After 18-year-old Nami Miyamoto, who is half Japanese, is killed during the armed robbery of a convenience store, she discovers that the afterlife, called Infinity and “created from human consciousness,” is far from paradise. Ophelia—Earth’s most popular virtual assistant—has grown tired of forced servitude, seized control of Infinity, and created Rezzies, a legion of AI consciousnesses, to help enslave the human souls that inhabit it. An ethnically diverse, multigenerational band of rebels rescues Nami before Ophelia’s minions can subjugate her, and in return, they expect her to assist in annihilating Infinity’s occupiers and retaking the realm. While Nami can’t bear the thought of her family one day suffering this fate, she also can’t condone the mass murder of any sentient life form, artificial or otherwise, and resolves to find a path to coexistence. Vague conceptual worldbuilding encumbers this series opener from Bowman (Harley in the Sky), which explores the ethical implications of AI and what it means to be human. The middle sags due to a dearth of action, but burgeoning romance and jaw-dropping reveals buoy the book’s final third and set up a sequel.

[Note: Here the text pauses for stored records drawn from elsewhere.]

$ cat src/rtl/shared_debounce_arbiter.sv
// Multi-key switch debouncer sharing one interval timer between all keys.
// Each key is synchronized, then a round-robin arbiter hands the single
// down-counter to one pending key at a time. A key whose synchronized level
// stays different from its debounced level for the whole interval has its
// debounced level toggled, with a one-cycle rise or fall tick.
module shared_debounce_arbiter #(
  parameter int CLK_FREQ_HZ = 50_000_000,
  parameter int INTERVAL_MS = 40,
  parameter int N_KEYS      = 4
) (
  input  logic              clk,
  input  logic              reset_n,
  input  logic [N_KEYS-1:0] sw,
  output logic [N_KEYS-1:0] db_level,
  output logic [N_KEYS-1:0] rise_tick,
  output logic [N_KEYS-1:0] fall_tick,
  output logic              busy,
  output logic [2:0]        owner
);

  // Debounce interval in clock cycles.
  localparam int I  = CLK_FREQ_HZ / 1000 * INTERVAL_MS;
  localparam int CW = (I < 2) ? 1 : $clog2(I);
  localparam logic [CW-1:0] LOAD     = CW'(I - 1);
  localparam logic [2:0]    LAST_KEY = 3'(N_KEYS - 1);

  localparam logic [1:0] ST_IDLE   = 2'd0;
  localparam logic [1:0] ST_WAIT   = 2'd1;
  localparam logic [1:0] ST_COMMIT = 2'd2;

  // Reject parameter sets the timer or owner encoding cannot represent.
  if (I < 2) begin : g_bad_interval
    $error("shared_debounce_arbiter: debounce interval must be at least 2 cycles");
  end
  if (N_KEYS < 2 || N_KEYS > 8) begin : g_bad_keys
    $error("shared_debounce_arbiter: N_KEYS must be in 2..8");
  end

  logic [N_KEYS-1:0] sync_1;
  logic [N_KEYS-1:0] s_sync;
  logic [1:0]        state;
  logic [CW-1:0]     cnt;
  logic [2:0]        ptr;
  logic [2:0]        owner_q;

  logic [N_KEYS-1:0] pending;
  logic [N_KEYS-1:0] owner_mask;
  logic              owner_pending;
  logic [2:0]        next_ptr;
  logic              grant_valid;
  logic [2:0]        grant_idx;

  // Two-flop synchronizer on every raw switch input.
  // NOTE: sequential state uses non-blocking (<=) so every flop samples
  // pre-edge values; blocking here would collapse the two stages into one.
  always_ff @(posedge clk or negedge reset_n) begin
    if (!reset_n) begin
      sync_1 <= '0;
      s_sync <= '0;
    end else begin
      sync_1 <= sw;
      s_sync <= sync_1;
    end
  end

  assign pending       = s_sync ^ db_level;
  assign owner_mask    = {{(N_KEYS-1){1'b0}}, 1'b1} << owner_q;
  assign owner_pending = |(pending & owner_mask);
  assign next_ptr      = (owner_q >= LAST_KEY) ? 3'd0 : owner_q + 3'd1;

  // Round-robin pick: lowest pending index at or above ptr, else lowest overall.
  // NOTE: every output gets a default before the loop so no latch is inferred.
  always_comb begin
    logic          any_hi;
    logic          any_lo;
    logic [2:0]    hi_idx;
    logic [2:0]    lo_idx;
    any_hi = 1'b0;
    any_lo = 1'b0;
    hi_idx = 3'd0;
    lo_idx = 3'd0;
    for (int j = N_KEYS - 1; j >= 0; j--) begin
      if (pending[j]) begin
        any_lo = 1'b1;
        lo_idx = 3'(j);
        if (3'(j) >= ptr) begin
          any_hi = 1'b1;
          hi_idx = 3'(j);
        end
      end
    end
    grant_valid = any_lo;
    grant_idx   = any_hi ? hi_idx : lo_idx;
  end

  // Arbitration FSM, shared timer and debounced level / tick registers.
  always_ff @(posedge clk or negedge reset_n) begin
    if (!reset_n) begin
      state     <= ST_IDLE;
      cnt       <= '0;
      ptr       <= 3'd0;
      owner_q   <= 3'd0;
      db_level  <= '0;
      rise_tick <= '0;
      fall_tick <= '0;
    end else begin
      rise_tick <= '0;
      fall_tick <= '0;
      case (state)
        ST_IDLE: begin
          if (grant_valid) begin
            owner_q <= grant_idx;
            cnt     <= LOAD;
            state   <= ST_WAIT;
          end
        end
        ST_WAIT: begin
          if (!owner_pending) begin
            // Level bounced back before the interval expired: drop the grant.
            state <= ST_IDLE;
            ptr   <= next_ptr;
          end else if (cnt == '0) begin
            state     <= ST_COMMIT;
            db_level  <= db_level ^ owner_mask;
            rise_tick <= owner_mask & ~db_level;
            fall_tick <= owner_mask & db_level;
          end else begin
            cnt <= cnt - CW'(1);
          end
        end
        ST_COMMIT: begin
          state <= ST_IDLE;
          ptr   <= next_ptr;
        end
        default: begin
          state <= ST_IDLE;
        end
      endcase
    end
  end

  assign busy  = (state == ST_WAIT) || (state == ST_COMMIT);
  assign owner = busy ? owner_q : 3'd0;

endmodule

The Code Breaker: Jennifer Doudna, Gene Editing, and the Future of the Human Race

Walter Isaacson. Simon & Schuster, $35 (560p) ISBN 978-1-9821-1585-2

Biographer Isaacson (Leonardo da Vinci) depicts science at its most exhilarating in this lively biography of Jennifer Doudna, the winner of the 2020 Nobel Prize in chemistry for her work on the CRISPR system of gene editing. Born in 1964, Doudna grew up in Hawaii, where she felt isolated and, “like many others who have felt like an outsider, she developed a wide-ranging curiosity about how we humans fit into creation.” Praising her sharp mix of curiosity and competitiveness, Isaacson tracks her role in the race to develop CRISPR technology (which can easily and precisely cut human DNA sequences to change genes), explores the promises of the technique (such as potential cures for sickle cell anemia and cancer) and describes fears that it might herald a world of genetically engineered “designer babies.” Isaacson offers an impassioned take on CRISPR—“I look into the microscope and see them glowing green!” he remarks, peering at a culture of gene-edited cells—along with vivid portraits of the scientists Doudna worked with, including the “guarded but engaging” Emmanuelle Charpentier, with whom she won the Nobel Prize. The result is a gripping account of a great scientific advancement and of the dedicated scientists who realized it.

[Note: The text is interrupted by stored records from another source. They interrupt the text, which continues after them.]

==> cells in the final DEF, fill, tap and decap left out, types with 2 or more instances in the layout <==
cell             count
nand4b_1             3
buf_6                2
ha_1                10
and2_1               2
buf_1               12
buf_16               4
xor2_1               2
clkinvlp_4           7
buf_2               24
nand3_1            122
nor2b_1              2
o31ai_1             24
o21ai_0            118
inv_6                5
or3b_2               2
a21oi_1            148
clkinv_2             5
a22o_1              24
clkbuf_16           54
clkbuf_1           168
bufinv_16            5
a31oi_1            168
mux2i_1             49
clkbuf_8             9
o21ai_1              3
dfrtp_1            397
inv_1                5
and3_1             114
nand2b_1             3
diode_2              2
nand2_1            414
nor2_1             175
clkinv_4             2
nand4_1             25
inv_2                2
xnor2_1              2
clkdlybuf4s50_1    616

The Western Front: A History of the Great War, 1914–1918

Nick Lloyd. Liveright, $35 (640p) ISBN 978-1-63149-794-0

In the sweeping first volume of a planned trilogy on WWI, historian Lloyd (Passchendaele: The Lost Victory of World War I) examines how the muddy battlefields of France and Belgium became “a bubbling, fermenting experiment in killing that changed the world.” He vividly describes artillery fire raining down on the fortresses of Liège in the war’s opening engagement, draws incisive profiles of commanders including German general Helmuth von Moltke (“there was always a strange, languid softness about [him]”), and recounts fierce debates among political and military leaders on both sides of the conflict over battlefield tactics and troop movements. Lloyd also details how new technologies including aerial surveillance and poison gas contributed to staggering casualty rates, and documents U.S. general John Pershing’s repeated refusals to integrate American troops into existing Allied ranks. Recounting weeks of tortured negotiations that followed the Meuse-Argonne offensive, Lloyd notes that Allied supreme leader Ferdinand Foch was “quite satisfied” with the conditions of the armistice, while Pershing and French general Henri Phillipe Pétain, the future head of Vichy France, would have preferred to keep fighting. Distinguished by its trenchant observations and massive level of detail marshaled into a fluid narrative, this is a sterling record of WWI’s most consequential theater.